When using MSM or minimum distance with many moments, the optimal weighting matrix \(\mathbf{W}^{*}=\hat{S}^{-1}\) can be poorly estimated and lead to erratic results in finite samples. A common and practical alternative is to use a diagonal weighting matrix, where each moment is weighted by the inverse of its variance but cross-moment covariances are ignored. This sacrifices some efficiency but tends to be much more stable in practice.

14.7 Exercises

Exercise

Exercise 14.1 Estimate the preference parameters \((\beta,\sigma)\) of the savings model (with \(\psi=0\)) using the method of simulated moments. Take the income process parameters as given from Example 12.2.

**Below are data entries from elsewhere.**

==> config.mk <==
export PLATFORM = sky130hd
export DESIGN_NAME = arc4_engine
export DESIGN_NICKNAME = d
export VERILOG_FILES = /design/src/rtl/arc4_pkg.sv /design/src/rtl/arc4_key_mux.sv /design/src/rtl/arc4_engine.sv
export SDC_FILE = /design/constraint.sdc
export NUM_CORES = 1
export LEC_CHECK = 0
export ABC_AREA = 1
export BUFFER_PORTS_ARGS = -buffer_cell sky130_fd_sc_hd__buf_2
export CAP_MARGIN = 30
export CORE_UTILIZATION = 35
export CTS_BUF_LIST = sky130_fd_sc_hd__clkbuf_4
export DETAILED_ROUTE_END_ITERATION = 7
export PLACE_DENSITY = 0.57
export SYNTH_ARGS = -nofsm -noshare
export SYNTH_HDL_FRONTEND = slang
export SYNTH_SLANG_ARGS = --single-unit
==> constraint.sdc <==
create_clock -name clk -period 2.6 [get_ports clk]
set_input_delay 0.26 -clock clk [delete_from_list [all_inputs] [get_ports clk]]
set_output_delay 0.26 -clock clk [all_outputs]
set_load 0.005 [all_outputs]
==> src/rtl/arc4_pkg.sv <==
// rtl/arc4_pkg.sv - shared state encoding and cycle-count constants for the ARC4 engine
package arc4_pkg;

  typedef enum logic [2:0] {
    ST_IDLE,
    ST_INIT,
    ST_KSA,
    ST_LEN,
    ST_DROPK,
    ST_PRGA,
    ST_DONE
  } arc4_state_t;

  localparam int S_SIZE           = 256;
  localparam int INIT_CYCLES      = S_SIZE;
  localparam int KSA_STEP_CYCLES  = 6;
  localparam int KSA_CYCLES       = KSA_STEP_CYCLES * S_SIZE;
  localparam int LEN_CYCLES       = 3;
  localparam int DROP_STEP_CYCLES = 8;
  localparam int PRGA_STEP_CYCLES = 9;
  localparam int DONE_CYCLES      = 1;
  localparam int BASE_CYCLES      = INIT_CYCLES + KSA_CYCLES + LEN_CYCLES + DONE_CYCLES;

  // Width of a counter that walks 0..n-1; a single-byte key still gets one bit.
  function automatic int idx_width(input int n);
    return (n > 1) ? $clog2(n) : 1;
  endfunction

endpackage

==> src/rtl/arc4_key_mux.sv <==
// rtl/arc4_key_mux.sv - selects key byte idx from the latched key, byte 0 in the MSBs
module arc4_key_mux
  import arc4_pkg::*;
#(
  parameter int KEY_BYTES = 3,
  parameter int IDX_W     = idx_width(KEY_BYTES)
) (
  input  logic [8*KEY_BYTES-1:0] key,
  input  logic [IDX_W-1:0]       idx,
  output logic [7:0]             key_byte
);

  // Plain compare-and-select so the index never needs a divider or shifter.
  always_comb begin
    key_byte = '0;
    for (int b = 0; b < KEY_BYTES; b++) begin
      if (idx == IDX_W'(b)) key_byte = key[8*(KEY_BYTES-1-b) +: 8];
    end
  end

endmodule

==> src/rtl/arc4_engine.sv <==
// rtl/arc4_engine.sv - single-sequencer ARC4 decryptor with external S memory
module arc4_engine
  import arc4_pkg::*;
#(
  parameter int KEY_BYTES = 3,
  parameter int DROP      = 0
) (
  input  logic                   clk,
  input  logic                   rst_n,
  input  logic                   en,
  output logic                   rdy,
  input  logic                   abort,
  input  logic [8*KEY_BYTES-1:0] key,
  output logic [7:0]             s_addr,
  output logic [7:0]             s_wrdata,
  output logic                   s_wren,
  input  logic [7:0]             s_rddata,
  output logic [7:0]             ct_addr,
  input  logic [7:0]             ct_rddata,
  output logic [7:0]             pt_addr,
  output logic [7:0]             pt_wrdata,
  output logic                   pt_wren
);

  localparam int          KI_W      = idx_width(KEY_BYTES);
  localparam logic [3:0]  KSA_LAST  = 4'(KSA_STEP_CYCLES - 1);
  localparam logic [3:0]  LEN_LAST  = 4'(LEN_CYCLES - 1);
  localparam logic [3:0]  DROP_LAST = 4'(DROP_STEP_CYCLES - 1);
  localparam logic [3:0]  PRGA_LAST = 4'(PRGA_STEP_CYCLES - 1);
  localparam logic [10:0] DCNT_LAST = 11'((DROP > 0) ? DROP - 1 : 0);
  localparam logic [7:0]  I_LAST    = 8'(S_SIZE - 1);

  arc4_state_t state, state_nx;

  logic [3:0]             ph;
  logic [7:0]             i, j, si, sj, ks, k, len;
  logic [KI_W-1:0]        ki;
  logic [10:0]            dcnt;
  logic [8*KEY_BYTES-1:0] key_reg;
  logic [7:0]             key_byte;
  logic [7:0]             i_inc, j_ksa, j_prga, t_idx;
  logic [3:0]             step_last;
  logic                   start;

  arc4_key_mux #(.KEY_BYTES(KEY_BYTES), .IDX_W(KI_W)) u_key_mux (
    .key      (key_reg),
    .idx      (ki),
    .key_byte (key_byte)
  );

  assign rdy       = (state == ST_IDLE);
  assign start     = en && !abort;
  assign i_inc     = i + 8'd1;
  assign j_ksa     = j + si + key_byte;
  assign j_prga    = j + si;
  assign t_idx     = si + sj;
  assign step_last = (state == ST_PRGA) ? PRGA_LAST : DROP_LAST;

  // State register; abort and reset both collapse to IDLE.
  always_ff @(posedge clk) begin
    if (!rst_n) state <= ST_IDLE;
    else        state <= state_nx;
  end

  // Next state and the memory/port strobes for the current phase.
  always_comb begin
    state_nx  = state;
    s_addr    = '0;
    s_wrdata  = '0;
    s_wren    = 1'b0;
    ct_addr   = '0;
    pt_addr   = '0;
    pt_wrdata = '0;
    pt_wren   = 1'b0;
    case (state)
      ST_IDLE: if (start) state_nx = ST_INIT;
      ST_INIT: begin
        s_addr   = i;
        s_wrdata = i;
        s_wren   = 1'b1;
        if (i == I_LAST) state_nx = ST_KSA;
      end
      ST_KSA: begin
        case (ph)
          4'd0: s_addr = i;
          4'd2: s_addr = j_ksa;
          4'd4: begin s_addr = i; s_wrdata = sj; s_wren = 1'b1; end
          4'd5: begin
            s_addr   = j;
            s_wrdata = si;
            s_wren   = 1'b1;
            if (i == I_LAST) state_nx = ST_LEN;
          end
          default: ;
        endcase
      end
      ST_LEN: begin
        if (ph == LEN_LAST) begin
          pt_wren   = 1'b1;
          pt_wrdata = len;
          if (DROP > 0)          state_nx = ST_DROPK;
          else if (len == 8'd0)  state_nx = ST_DONE;
          else                   state_nx = ST_PRGA;
        end
      end
      ST_DROPK, ST_PRGA: begin
        if (state == ST_PRGA) ct_addr = k;
        case (ph)
          4'd0: s_addr = i_inc;
          4'd2: s_addr = j_prga;
          4'd4: begin s_addr = i; s_wrdata = sj; s_wren = 1'b1; end
          4'd5: begin s_addr = j; s_wrdata = si; s_wren = 1'b1; end
          4'd6: s_addr = t_idx;
          default: ;
        endcase
        if (state == ST_DROPK && ph == DROP_LAST && dcnt == DCNT_LAST)
          state_nx = (len == 8'd0) ? ST_DONE : ST_PRGA;
        if (state == ST_PRGA && ph == PRGA_LAST) begin
          pt_addr   = k;
          pt_wrdata = ct_rddata ^ ks;
          pt_wren   = 1'b1;
          if (k == len) state_nx = ST_DONE;
        end
      end
      ST_DONE: state_nx = ST_IDLE;
      default: state_nx = ST_IDLE;
    endcase
    if (abort) state_nx = ST_IDLE;
  end

  // Datapath: phase counter, i/j/key index, captured S bytes, byte counters.
  always_ff @(posedge clk) begin
    if (!rst_n) begin
      ph      <= '0;
      i       <= '0;
      j       <= '0;
      si      <= '0;
      sj      <= '0;
      ks      <= '0;
      k       <= '0;
      len     <= '0;
      ki      <= '0;
      dcnt    <= '0;
      key_reg <= '0;
    end else begin
      case (state)
        ST_IDLE: begin
          ph <= '0;
          i  <= '0;
          j  <= '0;
          ki <= '0;
          if (start) key_reg <= key;
        end
        ST_INIT: i <= i_inc;
        ST_KSA: begin
          ph <= (ph == KSA_LAST) ? 4'd0 : ph + 4'd1;
          case (ph)
            4'd1: si <= s_rddata;
            4'd2: j  <= j_ksa;
            4'd3: sj <= s_rddata;
            4'd5: begin
              i  <= i_inc;
              ki <= (ki == KI_W'(KEY_BYTES - 1)) ? '0 : ki + KI_W'(1);
            end
            default: ;
          endcase
        end
        ST_LEN: begin
          ph <= (ph == LEN_LAST) ? 4'd0 : ph + 4'd1;
          if (ph == 4'd1) len <= ct_rddata;
          if (ph == LEN_LAST) begin
            i    <= '0;
            j    <= '0;
            k    <= 8'd1;
            dcnt <= '0;
          end
        end
        ST_DROPK, ST_PRGA: begin
          ph <= (ph == step_last) ? 4'd0 : ph + 4'd1;
          case (ph)
            4'd0: i  <= i_inc;
            4'd1: si <= s_rddata;
            4'd2: j  <= j_prga;
            4'd3: sj <= s_rddata;
            4'd7: ks <= s_rddata;
            default: ;
          endcase
          if (state == ST_DROPK && ph == DROP_LAST) dcnt <= dcnt + 11'd1;
          if (state == ST_PRGA && ph == PRGA_LAST)  k <= k + 8'd1;
        end
        default: ph <= '0;
      endcase
    end
  end

endmodule
==> results.md <==
* Netlist cell types at 51
* Area occupied by multi-input gates at 4290 um^2
* Worst-Skew Late Latency at 510 ps
* Slowest Stage Delay on Critical Path at 390 ps
* CTS buffer count at 9
* Crit path arrival time at 3180 ps
* Setup_tns at -5190 ps
* Drt total wl at 20600 um
* Internal at 2030 uW
* Worst Setup Start Kind: flop
* Core box area at 18100 um^2
* Synthesis Warnings at 0
* Status: finished, violations left
* First-pass GRT wire length at 33100 um
* CTS tree: done
* Slew Viols, Final at 0
* Worst R2R Path Depth at 16
* Final HPWL DP at 15300 um
* Worst VDD drop at between 0.0002 and 0.00025 V
* Clock Sinks at 100
* Routed Antenna Nets at 0
* Clock transition at path regs at 180 ps
* Layout cell share with drive strength beyond 1 at around a quarter
* Max clock buf depth at 2
* Setup crit end kind: output pin
* Utilization after layout at 47.2%
* Final worst slack at -836 ps
* Initial Util at roughly 36%
* Syn_nets at 1054
* Avg Cell Area, Syn at 6.64 um^2
* Hold Path Class: primary input to flop
* Routed len/inst at 14.8 um
* Layout Nets at 1235
* Worst Hold Depth at 3
* Commonest non-fill, non-tap cell in the layout: nand2_1
* Register bit total from synthesis at 100
* Commonest cells after routing, fill and taps aside: nand2_1 (191), nor2_1 (148), inv_1 (90), dfxtp_1 (90), buf_2 (86)
* Clock Power Share at approximately a third
* CP max-delay cell: dfxtp_2
* Reg2reg start: j[0]
* Final GP Congestion at between 0.8 and 0.9
* Critical Path RT at 2340 ps
* Fin area at 8540 um^2
* Min Tclk post-route at 3440 ps
* Synth Cell Area at ~6500 um^2
* Post-synthesis sequential area ratio at a little under a third
* # setup viols final at 10
* Switching Share at 28.6%
* Reg-to-Reg End: j[2]
* Psw at roughly 810 uW
* Gr usage total at 21.7%
* Register Area at 2020 um^2
* Worst hold margin at 30.0 ps
* Hold_sp: s_rddata[5]
* Unrepaired setup endpoints after global routing: yes
* Dominant synthesized flop cell: dfxtp_1
* Final Hold Fails at 0
* Largest delay share family, worst path: simple AND/OR/NAND/NOR gates
* Clock Skew at 31.2 ps
* Fmax at 0.291 GHz
* Failing checks: DRC, setup timing
* Vias in the first global route at 6467
* Initial antenna violation count at 1
* Setup Crit Path Kind: flop to output pin
* Pwr dens at 333 nW/um^2
* CTS root buf: clkbuf_4
* Max reg flops at 24
* Rows at 49
* Filler cell count in the final layout at between 1500 and 2000
* Worst path depth at 18
* Vias per cell at 5.00
* Die area at about 19000 um^2
* Largest net degree at the start of global routing at 65
* Sequential share of power at 55.7%
* IO buf count at between 80 and 90
* Reg2Reg Setup Slack at -100 ps
* Ports at between 80 and 90
* Slew Limit Headroom at between 50% and 60%
* Tcrit/Tclk final at 132%
* CP Max Fanout at 4
* Max-cap violations at 0
* Post-Syn Instances at between 900 and 1000
* GR Overflow Total at 0
* Post-synth EDFFs at 0
* Chip width at roughly 140 um
* Power share of the combinational group at between 10 and 15%
* Critical path cell sequence: ha_4, inv_2, fa_2, nand3b_1, nand2_4, buf_12, xor2_4, ha_4, nand2_2, inv_2, nand4_1, nand3_2, nor2_2, nand3b_1, nand3_1, a21oi_1, nand2_1, buf_2
* Area Growth Syn to Fin at 31.6%
* Synth async-reset ratio at 0%
* CP bufs+invs at 4
* # DRC at 8
* Hold Path Sink: ks[5]
* Static leakage at 0.00400 uW
* Die Y-Extent at 138 um
* Pre-antenna DRT Iters at 7
* 1st-iter DRT viols at about 460
* CTS H-tree depth at 3
* Worst-margin pin slew at ~700 ps
* Placed inst area at 7600 um^2
* Via count at 6960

Choose a set of target moments from the PSID data (Example 10.1) that are informative about \((\beta,\sigma)\). Justify your choice based on the identification discussion in the savings identification chapter.
Implement the MSM estimator using the simulation code from Example 14.3.
Report your estimates and plot the model fit for your chosen moments.
Assess sensitivity: how do the estimates change when you use a different set of moments?

Exercise

Exercise 14.2 Continuing from Exercise 14.1:

Implement a bootstrap to compute standard errors for \((\hat{\beta},\hat{\sigma})\). Use the same bootstrap samples (resampled individuals from the PSID) that you used to construct confidence intervals for the income process parameters in Example 14.5. For each bootstrap replication \(b\), re-estimate the income process parameters \((\hat{\rho}^{b},\hat{\sigma}^{2b}_{\alpha},\hat{\sigma}^{2b}_{\eta})\) on the bootstrap sample, then re-estimate the savings model preference parameters \((\hat{\beta}^{b},\hat{\sigma}^{b})\) using those first-stage estimates. Use \(B=100\) replications.
Construct 95% confidence intervals for each parameter.
Explain why it is important to use the same bootstrap draws for both the income process and the savings model estimation, rather than bootstrapping each independently. What would go wrong if you used separate bootstrap samples?
Which parameter is most precisely estimated? Which is least? Does this match your intuition from the identification discussion?

Exercise

Exercise 14.3 Return to the minimum distance estimation of the income process from Example 12.2. Instead of using the identity weighting matrix, implement estimation with:

The diagonal weighting matrix, where each moment is weighted by the inverse of the variance of the corresponding sample moment. Use the bootstrap (resampling individuals as in Example 14.5) to estimate the variance of each sample moment.
The optimal weighting matrix, which uses the full variance-covariance matrix of the sample moments. Again, estimate this variance-covariance matrix using the bootstrap.

Compare the estimates and standard errors across all three weighting schemes (identity, diagonal, optimal). How much does the choice of weighting matrix matter in practice?